VEDA
Güneş geceye hasret kalmış dünyanın bu yüzüne yokluğunda onlara teselli
olsun diye turuncu bir renkle dünyanın en güzel manzaralarını sunuyordu. Deniz
sakindi ve olağanüstü bir şekilde boştu, rıhtımda bekleyen küçük bir gemi ise
bu boşluğun tek istisnasıydı. İnsanların yaratabileceği her türlü belalardan
uzak olmanın güveniyle denizin asıl sahipleri balıklar ve kuşlar bu anın tadını
çıkarıyorlardı. Bu güzel manzaraya bakarak iç çektim. Yapmam gereken şey göz
önüne alındığında manzaranın bu kadar güzel olması büyük bir hakaret gibi
geliyordu. Yine de gülümsemeye çalışarak sağıma döndüm. “Dondurmanın tadını
beğendin mi,” diye sordum ona. Sadece başını sallamakla yetindi. Gerçi ne
soruyu duyduğunu ne de dondurmanın tadını aldığını sanmıyorum, çünkü dondurma
yenmekten ziyade erimekten bitmiş gibiydi. Gözleri ufuk çizgisine kitlenmişti
ve hareket etmiyordu. Onu bu halde görünce hüznüm arttı. Çantamdan ufak bir su
şişesi çıkardım. “Gel ellerini yıkayayım,” dedim ve ellerine biraz su döktüm.
Ellerini temizledikten sonra bir peçeteyle de ağzını sildim. Konuşma
konusundaki çabalarımın işe yaramadığını görünce ben de sadece manzarayı
izlemeye devam ettim.
Martı sesleri duyuluyordu.
En sonunda yanımda iç çektiğini duydum ve yavaşça “Gitmek istemiyorum,”
dedi. Kafamı ona doğru çevirdim. İri kahverengi gözlerini bana doğru
çevirmişti.
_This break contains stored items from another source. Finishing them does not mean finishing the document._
Source: an optimization exercise on an open RTL-to-GDS flow (aim: small area, a short achievable clock period and few clock cycles per item). Production flows keep margins and buffers that such runs may drop. In this exercise RTL edits were held to simulation tests only and were not proved equivalent to the original.

<file path="design/flow/design.v">
module fp8_decode (
    input  wire [7:0] x,
    input  wire       e5,       
    input  wire       kill,
    output wire [3:0] mant,
    output wire [4:0] sh,
    output wire       is_zero,
    output wire       is_inf,
    output wire       is_nan
);
    wire n4   = |x[6:3];
    wire nan4 = &x[6:0];            
    wire n5   = |x[6:2];
    wire top5 = &x[6:2];            
    assign is_nan  = e5 ? (top5 & |x[1:0]) : nan4;
    assign is_inf  = e5 & top5 & ~|x[1:0];
    assign is_zero = ~|x[6:0];
    assign mant    = (kill | (e5 ? top5 : nan4)) ? 4'd0
                   : (e5 ? {n5, x[1:0], 1'b0} : {n4, x[2:0]});
    assign sh      = e5 ? {x[6:3], x[2] | ~n5}
                        : {x[6], ~x[6], x[5:4], x[3] | ~n4};
endmodule
module fp8_lane_dec (
    input  wire [7:0] a,
    input  wire       a_e5,
    input  wire [7:0] b,
    input  wire       b_e5,
    input  wire       kill,
    output wire [3:0] ma,
    output wire [3:0] mb,
    output wire [4:0] sha,
    output wire [4:0] shb,
    output wire       neg,
    output wire       nan,
    output wire       inf
);
    wire       za, zb, ia, ib, na, nb;
    fp8_decode dec_a (.x(a), .e5(a_e5), .kill(kill), .mant(ma), .sh(sha),
                      .is_zero(za), .is_inf(ia), .is_nan(na));
    fp8_decode dec_b (.x(b), .e5(b_e5), .kill(kill), .mant(mb), .sh(shb),
                      .is_zero(zb), .is_inf(ib), .is_nan(nb));
    assign neg  = a[7] ^ b[7];
    assign nan  = (na | nb | (ia & zb) | (ib & za)) & ~kill;
    assign inf  = (ia | ib) & ~kill;
endmodule
module fp8_mul_lane (
    input  wire [3:0]  ma,
    input  wire [3:0]  mb,
    input  wire [4:0]  sha,
    input  wire [4:0]  shb,
    input  wire        neg,
    output wire [64:0] row
);
    wire [5:0] psh = sha + shb;    
    wire [7:0] q0 = {4'd0, ma & {4{mb[0]}}};
    wire [7:0] q1 = {3'd0, ma & {4{mb[1]}}, 1'd0};
    wire [7:0] q2 = {2'd0, ma & {4{mb[2]}}, 2'd0};
    wire [7:0] q3 = {1'd0, ma & {4{mb[3]}}, 3'd0};
    wire [7:0] u1 = q0 ^ q1 ^ q2;
    wire [7:0] v1 = {((q0 & q1) | (q0 & q2) | (q1 & q2)), 1'b0};
    wire [7:0] u2 = u1 ^ v1 ^ q3;
    wire [7:0] v2 = {((u1 & v1) | (u1 & q3) | (v1 & q3)), 1'b0};
    wire [7:0] pm = u2 + v2;
    wire [14:0] f0 = {{7{neg}}, pm ^ {8{neg}}};
    wire [14:0] f1 = psh[0] ? {f0[13:0], neg} : f0;
    wire [14:0] f2 = psh[1] ? {f1[12:0], {2{neg}}} : f1;
    wire [14:0] f3 = psh[2] ? {f2[10:0], {4{neg}}} : f2;
    wire [7:0]  dh;
    wire [71:0] full;
    genvar k, j;
    generate
        for (k = 0; k < 8; k = k + 1) begin : dec
            assign dh[k] = (psh[5:3] == k);
        end
        for (k = 0; k < 9; k = k + 1) begin : byt
            wire dk  = (k < 8) ? dh[k] : 1'b0;
            wire dk1 = (k > 0) ? dh[k-1] : 1'b0;
            wire nk  = neg & ~(dk | dk1);
            for (j = 0; j < 8; j = j + 1) begin : bt
                if (j < 7)
                    assign full[8*k+j] = (dk & f3[j]) | (dk1 & f3[j+8]) | nk;
                else
                    assign full[8*k+j] = (dk & f3[j]) | (neg & ~dk);
            end
        end
    endgenerate
    assign row = {~neg, full[67:4]};
endmodule
module acc_convert (
    input  wire        clk,
    input  wire        rst,
    input  wire        in_v,
    input  wire [88:0] acc,
    input  wire        f_nan,
    input  wire        f_pinf,
    input  wire        f_ninf,
    input  wire [2:0]  fmt,      
    input  wire [1:0]  mode,     
    input  wire        sat,
    input  wire [31:0] rword,
    output reg         out_v,
    output reg  [31:0] res
);
    wire        s = acc[88];
    wire [87:0] G = acc[87:0] ^ {88{s}};
    wire [87:0] D = acc[87:0] ^ acc[88:1];
    wire [127:0] gp = {40'd0, D};
    wire [63:0]  v1;  wire [63:0]  p1;
    wire [31:0]  v2;  wire [63:0]  p2;
    wire [15:0]  v3;  wire [47:0]  p3;
    wire [7:0]   v4;  wire [31:0]  p4;
    wire [3:0]   v5;  wire [19:0]  p5;
    wire [1:0]   v6;  wire [11:0]  p6;
    genvar i;
    generate
        for (i = 0; i < 64; i = i + 1) begin : l1
            assign v1[i] = gp[2*i+1] | gp[2*i];
            assign p1[i] = gp[2*i+1];
        end
        for (i = 0; i < 32; i = i + 1) begin : l2
            assign v2[i] = v1[2*i+1] | v1[2*i];
            assign p2[2*i +: 2] = v1[2*i+1] ? {1'b1, p1[2*i+1]} : {1'b0, p1[2*i]};
        end
        for (i = 0; i < 16; i = i + 1) begin : l3
            assign v3[i] = v2[2*i+1] | v2[2*i];
            assign p3[3*i +: 3] = v2[2*i+1] ? {1'b1, p2[2*(2*i+1) +: 2]} : {1'b0, p2[2*(2*i) +: 2]};
        end
        for (i = 0; i < 8; i = i + 1) begin : l4
            assign v4[i] = v3[2*i+1] | v3[2*i];
            assign p4[4*i +: 4] = v3[2*i+1] ? {1'b1, p3[3*(2*i+1) +: 3]} : {1'b0, p3[3*(2*i) +: 3]};
        end
        for (i = 0; i < 4; i = i + 1) begin : l5
            assign v5[i] = v4[2*i+1] | v4[2*i];
            assign p5[5*i +: 5] = v4[2*i+1] ? {1'b1, p4[4*(2*i+1) +: 4]} : {1'b0, p4[4*(2*i) +: 4]};
        end
        for (i = 0; i < 2; i = i + 1) begin : l6
            assign v6[i] = v5[2*i+1] | v5[2*i];
            assign p6[6*i +: 6] = v5[2*i+1] ? {1'b1, p5[5*(2*i+1) +: 5]} : {1'b0, p5[5*(2*i) +: 5]};
        end
    endgenerate
    wire [6:0] L  = v6[1] ? {1'b1, p6[11:6]} : {1'b0, p6[5:0]};
    wire       gz = ~(v6[1] | v6[0]);
    wire [127:0] tp = {40'd0, acc[87:0]};
    wire [63:0]  u1;  wire [63:0]  q1;
    wire [31:0]  u2;  wire [63:0]  q2;
    wire [15:0]  u3;  wire [47:0]  q3;
    wire [7:0]   u4;  wire [31:0]  q4;
    wire [3:0]   u5;  wire [19:0]  q5;
    wire [1:0]   u6;  wire [11:0]  q6;
    generate
        for (i = 0; i < 64; i = i + 1) begin : t1
            assign u1[i] = tp[2*i+1] | tp[2*i];
            assign q1[i] = ~tp[2*i];
        end
        for (i = 0; i < 32; i = i + 1) begin : t2
            assign u2[i] = u1[2*i+1] | u1[2*i];
            assign q2[2*i +: 2] = u1[2*i] ? {1'b0, q1[2*i]} : {1'b1, q1[2*i+1]};
        end
        for (i = 0; i < 16; i = i + 1) begin : t3
            assign u3[i] = u2[2*i+1] | u2[2*i];
            assign q3[3*i +: 3] = u2[2*i] ? {1'b0, q2[2*(2*i) +: 2]} : {1'b1, q2[2*(2*i+1) +: 2]};
        end
        for (i = 0; i < 8; i = i + 1) begin : t4
            assign u4[i] = u3[2*i+1] | u3[2*i];
            assign q4[4*i +: 4] = u3[2*i] ? {1'b0, q3[3*(2*i) +: 3]} : {1'b1, q3[3*(2*i+1) +: 3]};
        end
        for (i = 0; i < 4; i = i + 1) begin : t5
            assign u5[i] = u4[2*i+1] | u4[2*i];
            assign q5[5*i +: 5] = u4[2*i] ? {1'b0, q4[4*(2*i) +: 4]} : {1'b1, q4[4*(2*i+1) +: 4]};
        end
        for (i = 0; i < 2; i = i + 1) begin : t6
            assign u6[i] = u5[2*i+1] | u5[2*i];
            assign q6[6*i +: 6] = u5[2*i] ? {1'b0, q5[5*(2*i) +: 5]} : {1'b1, q5[5*(2*i+1) +: 5]};
        end
    endgenerate
    wire [6:0] tz = u6[0] ? {1'b0, q6[5:0]} : {1'b1, q6[11:6]};
    reg [6:0] EM;
    reg [4:0] SA;
    always @* begin
        case (fmt)
            3'd1:    begin EM = 7'd0;  SA = 5'd16; end
            3'd2:    begin EM = 7'd18; SA = 5'd13; end
            3'd3:    begin EM = 7'd26; SA = 5'd20; end
            3'd4:    begin EM = 7'd18; SA = 5'd21; end
            default: begin EM = 7'd0;  SA = 5'd0;  end
        endcase
    end
    wire       lbig = L > EM;
    wire [6:0] sa   = lbig ? (L + {2'd0, SA}) : (EM + {2'd0, SA});
    wire [7:0] tzp    = {1'b0, tz} + 8'd55 - {3'd0, SA};
    wire       sticky = (tzp < {1'b0, L}) | (tzp < {1'b0, EM});
    wire [7:0] tzq    = {1'b0, tz} + 8'd24 - {3'd0, SA};
    wire       ge_cm1 = (tzq >= {1'b0, L}) & (tzq >= {1'b0, EM});
    wire       ge_c   = (tzq > {1'b0, L}) & (tzq > {1'b0, EM});
    reg        a_v, a_s, a_zero, a_nan, a_inf, a_ineg, a_ovinf, a_sticky;
    reg        a_gecm1, a_gec;
    reg        a_rne, a_sr;
    reg [87:0] a_g;
    reg [6:0]  a_sa, a_san;
    reg [31:0] a_rword;
    reg [2:0]  a_fmt;
    always @(posedge clk) begin
        a_v      <= in_v & ~rst;
        a_s      <= s;
        a_zero   <= ~s & gz;
        a_nan    <= f_nan | (f_pinf & f_ninf);
        a_inf    <= f_pinf | f_ninf;
        a_ineg   <= f_ninf;
        a_ovinf  <= ~sat & (mode != 2'd1);
        a_sticky <= sticky;
        a_gecm1  <= ge_cm1;
        a_gec    <= ge_c;
        a_rne    <= (mode == 2'd0);
        a_sr     <= (mode == 2'd2);
        a_g      <= G;
        a_sa     <= sa;
        a_san    <= ~sa;
        a_rword  <= rword;
        a_fmt    <= fmt;
    end
    wire [142:0] X  = {a_g, {55{a_s}}};
    wire [120:0] x6 = {a_san[6] ? X[120:60] : {42'd0, X[142:124]},
                       a_sa[6]  ? X[123:64] : X[59:0]};
    wire [88:0]  x5 = {a_san[5] ? x6[88:44] : x6[120:76],
                       a_sa[5]  ? x6[75:32] : x6[43:0]};
    wire [72:0]  x4 = {a_san[4] ? x5[72:36] : x5[88:52],
                       a_sa[4]  ? x5[51:16] : x5[35:0]};
    wire [64:0]  x3 = {a_san[3] ? x4[64:32] : x4[72:40],
                       a_sa[3]  ? x4[39:8]  : x4[31:0]};
    wire [60:0]  x2 = {a_san[2] ? x3[60:30] : x3[64:34],
                       a_sa[2]  ? x3[33:4]  : x3[29:0]};
    wire [58:0]  x1 = {a_san[1] ? x2[58:29] : x2[60:31],
                       a_sa[1]  ? x2[30:2]  : x2[28:0]};
    wire [56:0]  W  = {a_san[0] ? x1[56:28] : x1[57:29],
                       a_sa[0]  ? x1[28:1]  : x1[27:0]};
    wire [24:0]  m_raw = W[56:32];
    wire [31:0]  cut   = W[31:0];
    wire cin    = a_s & ~a_sticky;
    wire co     = a_s & a_gec;
    wire rbit   = W[31] ^ (a_s & a_gecm1);
    wire lbit   = W[32] ^ co;
    wire up_rne = co | (rbit & (~a_gecm1 | lbit));
    wire up_sr;
    bk_add #(.N(32)) rnd (.a(cut), .b(a_rword), .cin(cin), .y(), .cout(up_sr));
    wire inc_hi = a_rne ? up_rne : a_sr ? up_sr : co;
    wire [4:0]  ct     = a_sa[4:0] - 5'd24;                 
    wire [31:0] cmask  = ~(32'hFFFF_FFFE << ct);           
    wire        inc_lo;
    bk_add #(.N(32)) sradd (.a(a_g[31:0] | ~cmask), .b(a_rword & cmask), .cin(a_s),
                            .y(), .cout(inc_lo));
    wire        use_lo = a_sr & (a_sa >= 7'd24) & (a_sa <= 7'd55);
    wire        inc    = use_lo ? inc_lo : inc_hi;
    reg [7:0] EBS;
    always @* begin
        case (a_fmt)
            3'd1:    EBS = 8'd94 - 8'd16;
            3'd2:    EBS = -8'd18 - 8'd13;
            3'd3:    EBS = -8'd26 - 8'd20;
            3'd4:    EBS = -8'd18 - 8'd21;
            default: EBS = 8'd94;
        endcase
    end
    wire [7:0] eb = {1'b0, a_sa} + EBS;
    reg        b_v, b_s, b_zero, b_nan, b_inf, b_ineg, b_ovinf, b_inc;
    reg [24:0] b_m;
    reg [7:0]  b_eb;
    reg [2:0]  b_fmt;
    always @(posedge clk) begin
        b_v     <= a_v & ~rst;
        b_s     <= a_s;
        b_zero  <= a_zero;
        b_nan   <= a_nan;
        b_inf   <= a_inf;
        b_ineg  <= a_ineg;
        b_ovinf <= a_ovinf;
        b_inc   <= inc;
        b_m     <= m_raw;
        b_eb    <= eb;
        b_fmt   <= a_fmt;
    end
    wire [24:0] mm = b_m + {24'd0, b_inc};
    reg  [1:0]  hh;
    always @* begin
        case (b_fmt)
            3'd1:    hh = mm[8:7];
            3'd2:    hh = mm[11:10];
            3'd3:    hh = mm[4:3];
            3'd4:    hh = mm[3:2];
            default: hh = mm[24:23];
        endcase
    end
    wire [7:0] ee = b_eb + {6'd0, hh};
    wire over = (((b_fmt == 3'd2) | (b_fmt == 3'd4)) & (ee >= 8'd31)) |
                ((b_fmt == 3'd3) & ((ee > 8'd15) | ((ee == 8'd15) & (&mm[2:0]))));
    reg [31:0] SGN, NANC, INFC, MAXC, body;
    reg        HAS_INF;
    always @* begin
        SGN = 32'h8000_0000; NANC = 32'h7FC0_0000; INFC = 32'h7F80_0000;
        MAXC = 32'h7F7F_FFFF; HAS_INF = 1'b1;
        body = {1'b0, ee, mm[22:0]};
        case (b_fmt)
            3'd1: begin
                SGN = 32'h8000; NANC = 32'h7FC0; INFC = 32'h7F80; MAXC = 32'h7F7F;
                body = {17'd0, ee, mm[6:0]};
            end
            3'd2: begin
                SGN = 32'h8000; NANC = 32'h7E00; INFC = 32'h7C00; MAXC = 32'h7BFF;
                body = {17'd0, ee[4:0], mm[9:0]};
            end
            3'd3: begin
                SGN = 32'h80; NANC = 32'h7F; INFC = 32'h7E; MAXC = 32'h7E; HAS_INF = 1'b0;
                body = {25'd0, ee[3:0], mm[2:0]};
            end
            3'd4: begin
                SGN = 32'h80; NANC = 32'h7E; INFC = 32'h7C; MAXC = 32'h7B;
                body = {25'd0, ee[4:0], mm[1:0]};
            end
            default: ;
        endcase
    end
    reg [31:0] r;
    always @* begin
        if (b_nan)
            r = NANC;
        else if (b_inf)
            r = (b_ineg ? SGN : 32'd0) | (HAS_INF ? INFC : MAXC);
        else if (b_zero)
            r = 32'd0;
        else if (over)
            r = (b_s ? SGN : 32'd0) | ((HAS_INF && b_ovinf) ? INFC : MAXC);
        else
            r = (b_s ? SGN : 32'd0) | body;
    end
    always @(posedge clk) begin
        out_v <= b_v & ~rst;
        res   <= r;
    end
endmodule
module fp8_dot_exact #(
    parameter LANES = 8
) (
    input  wire                 clk,
    input  wire                 rst,
    input  wire                 in_valid,
    output wire                 in_ready,
    input  wire                 in_last,
    input  wire                 a_e5,
    input  wire                 b_e5,
    input  wire [8*LANES-1:0]   a,
    input  wire [8*LANES-1:0]   b,
    input  wire [2:0]           out_fmt,
    input  wire [1:0]           rnd_mode,
    input  wire                 sat,
    input  wire [31:0]          rword,
    output wire                 out_valid,
    output wire [31:0]          out_data
);
    assign in_ready = 1'b1;
    wire [4*LANES-1:0] d_ma, d_mb;
    wire [5*LANES-1:0] d_sha, d_shb;
    wire [LANES-1:0]   d_neg, d_nan, d_inf;
    genvar g;
    generate
        for (g = 0; g < LANES; g = g + 1) begin : ldec
            fp8_lane_dec dec (
                .a(a[8*g +: 8]), .a_e5(a_e5), .b(b[8*g +: 8]), .b_e5(b_e5),
                .kill(~in_valid),
                .ma(d_ma[4*g +: 4]), .mb(d_mb[4*g +: 4]),
                .sha(d_sha[5*g +: 5]), .shb(d_shb[5*g +: 5]),
                .neg(d_neg[g]), .nan(d_nan[g]), .inf(d_inf[g])
            );
        end
    endgenerate
    reg                r0_v, r0_last;
    reg [4*LANES-1:0]  r0_ma, r0_mb;
    reg [5*LANES-1:0]  r0_sha, r0_shb;
    reg [LANES-1:0]    r0_neg, r0_inf, r0_nan;
    reg [2:0]          r0_fmt;
    reg [1:0]          r0_mode;
    reg                r0_sat;
    reg [31:0]         r0_rword;
    always @(posedge clk) begin
        r0_v     <= in_valid & ~rst;
        r0_last  <= in_last;
        r0_ma    <= d_ma;
        r0_mb    <= d_mb;
        r0_sha   <= d_sha;
        r0_shb   <= d_shb;
        r0_neg   <= d_neg;
        r0_inf   <= d_inf;
        r0_nan   <= d_nan;
        r0_fmt   <= out_fmt;
        r0_mode  <= rnd_mode;
        r0_sat   <= sat;
        r0_rword <= rword;
    end
    wire [65*LANES-1:0] rows;
    wire [LANES-1:0]    l_neg = r0_neg;
    generate
        for (g = 0; g < LANES; g = g + 1) begin : lane
            fp8_mul_lane mul (
                .ma(r0_ma[4*g +: 4]), .mb(r0_mb[4*g +: 4]),
                .sha(r0_sha[5*g +: 5]), .shb(r0_shb[5*g +: 5]),
                .neg(r0_neg[g]), .row(rows[65*g +: 65])
            );
        end
    endgenerate
    reg [3:0] nneg;
    integer k;
    always @* begin
        nneg = 4'd0;
        for (k = 0; k < LANES; k = k + 1)
            nneg = nneg + {3'd0, l_neg[k]};
    end
    wire [67:0] x0 = {3'd0, rows[  0 +: 65]};
    wire [67:0] x1 = {3'd0, rows[ 65 +: 65]};
    wire [67:0] x2 = {3'd0, rows[130 +: 65]};
    wire [67:0] x3 = {3'd0, rows[195 +: 65]};
    wire [67:0] x4 = {3'd0, rows[260 +: 65]};
    wire [67:0] x5 = {3'd0, rows[325 +: 65]};
    wire [67:0] x6 = {3'd0, rows[390 +: 65]};
    wire [67:0] x7 = {3'd0, rows[455 +: 65]};
    wire [67:0] x8 = {64'd0, nneg};
    wire [67:0] s0, c0_r;
    csa #(.W(68)) u_s0 (.a(x0), .b(x1), .c(x2), .s(s0), .co(c0_r));
    wire [67:0] c0 = {c0_r[66:0], 1'b0};
    wire [67:0] s1, c1_r;
    csa #(.W(68)) u_s1 (.a(x3), .b(x4), .c(x5), .s(s1), .co(c1_r));
    wire [67:0] c1 = {c1_r[66:0], 1'b0};
    wire [67:0] s2, c2_r;
    csa #(.W(68)) u_s2 (.a(x6), .b(x7), .c(x8), .s(s2), .co(c2_r));
    wire [67:0] c2 = {c2_r[66:0], 1'b0};
    wire [67:0] s3, c3_r;
    csa #(.W(68)) u_s3 (.a(s0), .b(c0), .c(s1), .s(s3), .co(c3_r));
    wire [67:0] c3 = {c3_r[66:0], 1'b0};
    wire [67:0] s4, c4_r;
    csa #(.W(68)) u_s4 (.a(c1), .b(s2), .c(c2), .s(s4), .co(c4_r));
    wire [67:0] c4 = {c4_r[66:0], 1'b0};
    wire [67:0] s5, c5_r;
    csa #(.W(68)) u_s5 (.a(s3), .b(c3), .c(s4), .s(s5), .co(c5_r));
    wire [67:0] c5 = {c5_r[66:0], 1'b0};
    reg        r1_v, r1_last;
    reg [67:0] r1_s, r1_c, r1_d;
    reg        r1_nan, r1_pinf, r1_ninf;
    reg [2:0]  r1_fmt;
    reg [1:0]  r1_mode;
    reg        r1_sat;
    reg [31:0] r1_rword;
    always @(posedge clk) begin
        r1_v     <= r0_v & ~rst;
        r1_last  <= r0_last;
        r1_s     <= s5;
        r1_c     <= c5;
        r1_d     <= c4;
        r1_nan   <= |r0_nan;
        r1_pinf  <= |(r0_inf & ~r0_nan & ~r0_neg);
        r1_ninf  <= |(r0_inf & ~r0_nan & r0_neg);
        r1_fmt   <= r0_fmt;
        r1_mode  <= r0_mode;
        r1_sat   <= r0_sat;
        r1_rword <= r0_rword;
    end
    reg        fresh;
    reg [88:0] acc;
    reg        f_nan, f_pinf, f_ninf;
    wire [88:0] acc_in = fresh ? 89'd0 : acc;
    wire [88:0] ys = {21'd0, r1_s};
    wire [88:0] yc = {21'd0, r1_c};
    wire [88:0] yd = {21'd0, r1_d};
    wire [88:0] t1s, t1c_r;
    csa #(.W(89)) u_t1s (.a(acc_in), .b(ys), .c(yc), .s(t1s), .co(t1c_r));
    wire [88:0] t1c = {t1c_r[87:0], 1'b0};
    wire [88:0] t2s, t2c_r;
    csa #(.W(89)) u_t2s (.a(t1s), .b(t1c), .c(yd), .s(t2s), .co(t2c_r));
    wire [88:0] t2c = {t2c_r[87:0], 1'b0};
    wire [21:0] k3s = ~(t2s[88:67] ^ t2c[88:67]);
    wire [21:0] k3c = t2s[88:67] | t2c[88:67];
    wire [88:0] t3s = {k3s, t2s[66:0]};
    wire [88:0] t3c = {k3c[20:0], 1'b0, t2c[66:0]};
    wire [88:0] acc_next;
    bk_add #(.N(89)) add (.a(t3s), .b(t3c), .cin(1'b0), .y(acc_next), .cout());
    reg        fin_v;
    reg [2:0]  fin_fmt;
    reg [1:0]  fin_mode;
    reg        fin_sat;
    reg [31:0] fin_rword;
    always @(posedge clk) begin
        if (rst) begin
            fresh <= 1'b1;
        end else if (r1_v) begin
            fresh <= r1_last;
        end
        acc    <= acc_next;
        f_nan  <= (~fresh & f_nan)  | r1_nan;
        f_pinf <= (~fresh & f_pinf) | r1_pinf;
        f_ninf <= (~fresh & f_ninf) | r1_ninf;
        fin_v     <= r1_v & r1_last & ~rst;
        fin_fmt   <= r1_fmt;
        fin_mode  <= r1_mode;
        fin_sat   <= r1_sat;
        fin_rword <= r1_rword;
    end
    acc_convert conv (
        .clk(clk), .rst(rst),
        .in_v(fin_v), .acc(acc), .f_nan(f_nan), .f_pinf(f_pinf), .f_ninf(f_ninf),
        .fmt(fin_fmt), .mode(fin_mode), .sat(fin_sat), .rword(fin_rword),
        .out_v(out_valid), .res(out_data)
    );
endmodule
module bk_add #(
    parameter N = 89
) (
    input  wire [N-1:0] a,
    input  wire [N-1:0] b,
    input  wire         cin,
    output wire [N-1:0] y,
    output wire         cout
);
    reg [N-1:0] p, G, P;
    integer i, d;
    always @* begin
        p = a ^ b;
        G = a & b;
        P = p;
        G[0] = G[0] | (P[0] & cin);
        for (d = 1; d < N; d = d * 2)
            for (i = 2*d - 1; i < N; i = i + 2*d) begin
                G[i] = G[i] | (P[i] & G[i-d]);
                P[i] = P[i] & P[i-d];
            end
        for (d = 64; d >= 1; d = d / 2)
            for (i = 3*d - 1; i < N; i = i + 2*d) begin
                G[i] = G[i] | (P[i] & G[i-d]);
                P[i] = P[i] & P[i-d];
            end
    end
    assign y    = p ^ {G[N-2:0], cin};
    assign cout = G[N-1];
endmodule
module csa #(
    parameter W = 68
) (
    input  wire [W-1:0] a,
    input  wire [W-1:0] b,
    input  wire [W-1:0] c,
    output wire [W-1:0] s,
    output wire [W-1:0] co
);
    genvar i;
    generate
        for (i = 0; i < W; i = i + 1) begin : fa
            assign {co[i], s[i]} = {1'b0, a[i]} + {1'b0, b[i]} + {1'b0, c[i]};
        end
    endgenerate
endmodule
</file>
Siyah saçları alnının bir kısmını örtüyordu, kafası ise zayıf
bedenine göre büyükmüş izlenimi veriyordu. Ne zaman gözlerine baksam sağ
gözündeki kahvenin tonunun daha açık olması gözüme çarpardı. Bunu her
gördüğümde içinde barındırdığı iki yanını hatırlardım, büyük bir neşe içeren
hayalci ve iyimser tarafı ve dünyanın gerçek halini görmüş gibi kapkara,
gerçekçi ve umutsuz olan tarafı. Söylediği şeyi pek çok kez konuşmuş olmamıza
rağmen hâlâ bu konuda isteksiz olduğunu biliyordum. O yüzden sabırla
“Biliyorum…” diye söze başladım. “Ama kaç kez konuştuk bu meseleyi-”
“Hayır konuşmadık!” diye çıkıştı bana. “Sadece sen konuştun, sen karar
verdin, ben de seni dinledim. Bir kez bile bu konuda ne istediğimi sormadın
bana,” dedi ve kaşlarını çatmış bir şekilde bana bakmayı sürdürdü. Elimden
geldiğince kendimi tutarak “Anlıyorum kızgınsın ama sonra bana teşekkür
edeceksin, anlamak için çok-”
“Küçük müyüm? Hadi lütfen devam et…” diye bir kez daha lafımı kesti. “Beni
ne kadar saf ve salak bulduğunu bilmediğimi mi sanıyorsun?!”
“Bu doğru değil!” diye karşılık verdim. Ben de sinirlenmeye başlamıştım.
“Senin hakkında asla böyle saçma bir şey düşünmedim, düşünmem de.”
“Bana yalan SÖYLEME!” dedi bu sefer biraz da bağırarak, gözleri yaşarmıştı.
“Benim hakkında ne düşündüğünü bilmiyor muyum zannediyorsun? Daha da önemlisi
tüm yetişkinlerin hakkımızda ne düşündüğünü bilmiyor muyuz zannediyorsun?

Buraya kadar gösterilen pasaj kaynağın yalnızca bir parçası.